Desplazados por la guerra del negocio cocalero
La lucha entre nuevos grupos armados ilegales como Los Rastrojos y Las Àguilas Negras, asi como también las constantes amenazas y asesinatos contra la población civil, han obligado a los pobladores de Chilvicito y Pindales, comunidades cerca de Tumaco en el sur de la Costa Pacífica, a abandorar sus casas y lugares de origen.
Esta disputa, por el control de las rutas de territorios claves para llevar a cabo el negocio de la droga, atenta contra la seguridad de la población civil en el sur de Colombia. Cerca de 500 personas tuvieron que arribar a Tumaco a principios de junio, con la esperanza de ayuda y protección. Los reportes de Naciones Unidas en la región, denunciaron la falta de condiciones higiénicas mínimas y sobre la carencia de comida y medicamentos para los 200 adultos y cerca de 300 niños, que durante varias semanas durmieron en el suelo de un local para conciertos en la ciudad de Tumaco.

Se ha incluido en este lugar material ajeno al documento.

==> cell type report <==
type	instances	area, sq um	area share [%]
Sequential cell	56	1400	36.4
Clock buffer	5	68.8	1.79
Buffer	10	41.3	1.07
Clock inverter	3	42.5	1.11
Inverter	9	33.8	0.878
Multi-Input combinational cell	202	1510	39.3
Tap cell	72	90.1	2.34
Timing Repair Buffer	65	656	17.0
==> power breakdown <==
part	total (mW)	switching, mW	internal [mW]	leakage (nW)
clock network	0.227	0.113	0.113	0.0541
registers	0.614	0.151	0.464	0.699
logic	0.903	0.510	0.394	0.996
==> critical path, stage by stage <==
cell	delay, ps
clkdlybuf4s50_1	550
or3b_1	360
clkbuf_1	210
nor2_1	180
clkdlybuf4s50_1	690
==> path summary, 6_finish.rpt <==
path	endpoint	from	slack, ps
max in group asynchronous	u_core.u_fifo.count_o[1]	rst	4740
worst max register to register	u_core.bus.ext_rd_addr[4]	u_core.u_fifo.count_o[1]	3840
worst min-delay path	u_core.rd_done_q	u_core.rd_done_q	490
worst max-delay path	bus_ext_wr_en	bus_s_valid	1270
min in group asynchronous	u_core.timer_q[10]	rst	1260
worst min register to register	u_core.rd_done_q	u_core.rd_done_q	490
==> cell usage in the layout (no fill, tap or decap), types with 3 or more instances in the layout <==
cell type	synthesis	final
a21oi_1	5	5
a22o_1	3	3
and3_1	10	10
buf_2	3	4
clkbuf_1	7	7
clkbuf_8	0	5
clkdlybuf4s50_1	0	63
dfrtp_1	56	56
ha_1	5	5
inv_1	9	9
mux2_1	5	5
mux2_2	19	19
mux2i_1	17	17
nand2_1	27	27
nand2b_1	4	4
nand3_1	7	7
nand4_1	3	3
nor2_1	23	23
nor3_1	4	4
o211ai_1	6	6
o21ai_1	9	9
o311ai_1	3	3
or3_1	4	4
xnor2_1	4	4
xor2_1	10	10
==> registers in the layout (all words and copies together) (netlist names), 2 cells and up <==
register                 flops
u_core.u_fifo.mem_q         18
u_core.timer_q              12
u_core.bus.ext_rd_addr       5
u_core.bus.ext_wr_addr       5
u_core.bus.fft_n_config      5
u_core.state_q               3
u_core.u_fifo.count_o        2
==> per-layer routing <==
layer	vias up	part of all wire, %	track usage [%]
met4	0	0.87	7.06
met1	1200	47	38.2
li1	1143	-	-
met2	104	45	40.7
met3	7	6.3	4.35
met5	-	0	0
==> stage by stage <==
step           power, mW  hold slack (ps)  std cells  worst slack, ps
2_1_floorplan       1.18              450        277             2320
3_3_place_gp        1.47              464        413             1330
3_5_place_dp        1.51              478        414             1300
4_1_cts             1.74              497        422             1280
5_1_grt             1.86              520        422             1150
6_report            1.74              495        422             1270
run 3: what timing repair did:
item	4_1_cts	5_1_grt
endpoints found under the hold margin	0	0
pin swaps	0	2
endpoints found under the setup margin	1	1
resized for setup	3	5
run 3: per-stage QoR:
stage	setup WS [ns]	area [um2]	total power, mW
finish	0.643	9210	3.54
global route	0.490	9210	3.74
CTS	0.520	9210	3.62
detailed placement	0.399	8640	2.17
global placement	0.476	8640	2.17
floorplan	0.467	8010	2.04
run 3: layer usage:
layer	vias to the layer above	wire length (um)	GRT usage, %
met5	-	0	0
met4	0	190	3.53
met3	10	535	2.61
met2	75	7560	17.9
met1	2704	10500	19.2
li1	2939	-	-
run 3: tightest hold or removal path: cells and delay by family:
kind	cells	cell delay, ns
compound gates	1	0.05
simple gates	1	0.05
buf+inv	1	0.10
[src/rtl/noc_pkg.sv]
// Shared NoC definitions: packet field positions and the NIC register map.
package noc_pkg;

    localparam int PKT_W     = 64;
    localparam int VC_BIT    = 63;
    localparam int NS_BIT    = 62;
    localparam int EW_BIT    = 61;
    localparam int Y_HOP_MSB = 55;
    localparam int X_HOP_MSB = 51;
    localparam int Y_SRC_MSB = 47;
    localparam int X_SRC_MSB = 39;
    localparam int HOP_W     = 4;
    localparam int SRC_W     = 8;

    localparam logic [1:0] ADDR_EJ_DATA  = 2'd0;
    localparam logic [1:0] ADDR_EJ_STAT  = 2'd1;
    localparam logic [1:0] ADDR_INJ_DATA = 2'd2;
    localparam logic [1:0] ADDR_INJ_STAT = 2'd3;

    typedef logic [PKT_W-1:0] pkt_t;

endpackage

[src/rtl/pe_nic_if.sv]
// PE register bus plus both router PE-port channels of the NIC.
// Router channels: a word moves on a posedge where the sender's send and the
// receiver's ready are both high; the sender holds data stable until then.
interface pe_nic_if;
    import noc_pkg::*;

    logic       polarity;
    logic       nic_en;
    logic       nic_we;
    logic [1:0] addr;
    pkt_t       d_in;
    pkt_t       d_out;
    logic       net_so;
    logic       net_ro;
    pkt_t       net_do;
    logic       net_si;
    logic       net_ri;
    pkt_t       net_di;

    modport master (
        output polarity, nic_en, nic_we, addr, d_in, net_ro, net_si, net_di,
        input  d_out, net_so, net_do, net_ri
    );

    modport slave (
        input  polarity, nic_en, nic_we, addr, d_in, net_ro, net_si, net_di,
        output d_out, net_so, net_do, net_ri
    );

endinterface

La situación para estos desplazados ha sido muy crítica y toda la ayuda que ha llegado de diferentes empresas, gobierno o ayuda de organizaciones internacionales, han sido muy útiles, pero insuficientes para cubrir las necesidades básicas de estas personas.
El municipio de Tumaco no cuenta con los suficientes recursos para atender las necesidades urgentes de sus pobladores, los pocos que se tenían fueron usados, en la ayuda humanitaria brindada a los damnificados de las catástrofes naturales que afectaron a la región de Nariño el año pasado. Tampoco las organizaciones de ayuda internacional con la Cruz Roja Internacional a la cabeza, parecen tener suficientes recursos para los frequentes flujos de desplazados en Nariño.

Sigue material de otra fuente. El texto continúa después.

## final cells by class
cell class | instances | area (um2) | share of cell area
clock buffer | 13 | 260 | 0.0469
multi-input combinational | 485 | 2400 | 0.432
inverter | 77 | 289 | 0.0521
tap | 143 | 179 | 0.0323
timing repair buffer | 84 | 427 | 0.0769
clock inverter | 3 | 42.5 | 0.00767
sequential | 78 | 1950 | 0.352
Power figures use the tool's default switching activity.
--- config.mk ---
export PLATFORM = sky130hd
export DESIGN_NAME = modn_sequencer
export DESIGN_NICKNAME = d
export VERILOG_FILES = /design/src/rtl/modn_sequencer_pkg.sv /design/src/rtl/modn_count_core.sv /design/src/rtl/modn_sequencer.sv
export SDC_FILE = /design/constraint.sdc
export NUM_CORES = 1
export LEC_CHECK = 0
export CORE_MARGIN = 2
export CORE_UTILIZATION = 40
export DETAILED_ROUTE_END_ITERATION = 6
export REMOVE_ABC_BUFFERS = 1
export SLEW_MARGIN = 30
export SYNTH_ARGS = -nofsm -noshare
export SYNTH_HDL_FRONTEND = slang
export SYNTH_SLANG_ARGS = --single-unit
--- constraint.sdc ---
create_clock -name clk -period 2 [get_ports clk]
set_input_delay 0.3 -clock clk [delete_from_list [all_inputs] [get_ports clk]]
set_output_delay 0.3 -clock clk [all_outputs]
set_load 0.02 [all_outputs]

Ya miles de desplazados este año
El problema de desplazamiento forzado es muy común en Nariño, allí más de 4000 personas han sido perseguidas u obligadas a dejar sus casas durante la primera mitad del año 2009.

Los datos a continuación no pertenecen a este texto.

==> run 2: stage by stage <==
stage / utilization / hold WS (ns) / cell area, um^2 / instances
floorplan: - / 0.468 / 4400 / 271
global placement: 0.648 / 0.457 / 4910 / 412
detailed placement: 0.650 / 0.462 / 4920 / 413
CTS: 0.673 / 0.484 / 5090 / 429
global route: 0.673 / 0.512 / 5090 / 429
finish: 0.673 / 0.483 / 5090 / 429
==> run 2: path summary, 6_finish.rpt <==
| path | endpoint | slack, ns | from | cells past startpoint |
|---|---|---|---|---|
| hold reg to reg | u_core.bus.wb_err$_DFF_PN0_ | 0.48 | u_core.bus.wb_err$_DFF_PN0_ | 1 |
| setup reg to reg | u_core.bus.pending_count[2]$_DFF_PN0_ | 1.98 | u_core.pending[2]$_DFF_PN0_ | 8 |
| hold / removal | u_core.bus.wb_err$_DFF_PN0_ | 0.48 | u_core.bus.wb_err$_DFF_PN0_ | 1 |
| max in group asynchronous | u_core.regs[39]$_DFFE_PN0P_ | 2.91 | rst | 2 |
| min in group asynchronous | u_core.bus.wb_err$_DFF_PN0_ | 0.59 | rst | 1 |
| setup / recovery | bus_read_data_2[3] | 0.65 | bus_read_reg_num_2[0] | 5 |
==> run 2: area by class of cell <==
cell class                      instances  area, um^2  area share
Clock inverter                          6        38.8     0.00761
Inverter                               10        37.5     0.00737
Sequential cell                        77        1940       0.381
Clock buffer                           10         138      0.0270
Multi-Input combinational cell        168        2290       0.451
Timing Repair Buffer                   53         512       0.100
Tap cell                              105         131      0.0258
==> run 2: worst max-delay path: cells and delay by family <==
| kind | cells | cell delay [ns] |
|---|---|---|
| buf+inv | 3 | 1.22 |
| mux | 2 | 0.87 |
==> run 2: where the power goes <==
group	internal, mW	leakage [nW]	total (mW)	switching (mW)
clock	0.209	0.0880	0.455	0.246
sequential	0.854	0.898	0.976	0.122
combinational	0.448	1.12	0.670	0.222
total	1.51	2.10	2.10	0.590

La producción y cultivo de coca en algunas zonas del departamento y la exportación de la cocaína refinada desde la costa pacífica colombiana, hacen de quien posea el control de las vías fluviales en la región, controla una parte importantísima de los recursos económicos que el comercio de la droga genera. La población civil a lo largo de las vías fluviales es obligada a la lógica del actor armado que por el momento sea el más fuerte en la zona.
Hace algunos años atrás comenzaron los cultivos de coca en Nariño y desde entonces los problemas relacionados con el tema de la droga ha aumentado drásticamente. En la misma medida en que la producción de coca ha disminuido en el departamento vecino de Putumayo, el aumento de la producción de la misma en Nariño es evidente, según las estadísticas e informes de las Naciones Unidas. El proyecto financiado por USA para combatir el cultivo de la coca y el comercio de la cocaína, "Plan Colombia", ha sido aparentemente exitoso en lo relacionado con los cultivos y producción de los susodichos en Putumayo, pero pareciera ser que el problema sólo se ha trasladado de un lugar a otro, esta vez al vecino departamento de Nariño.
Según Angela Molina de Naciones Unidas en la ciudad de Cali, los pobladores han empezado a regresar a sus casas de orígenes , independientemente que la organización internacional considera que estas zonas continúan siendo de alto riesgo. Una precaria ayuda reciben los nativos de Chilvichito y Pindales para que regresen a sus lugares de origen y mientras los días continuan siendo dirigidos por actores ilegales: grupos armados que se pelean por el control del "oro blanco".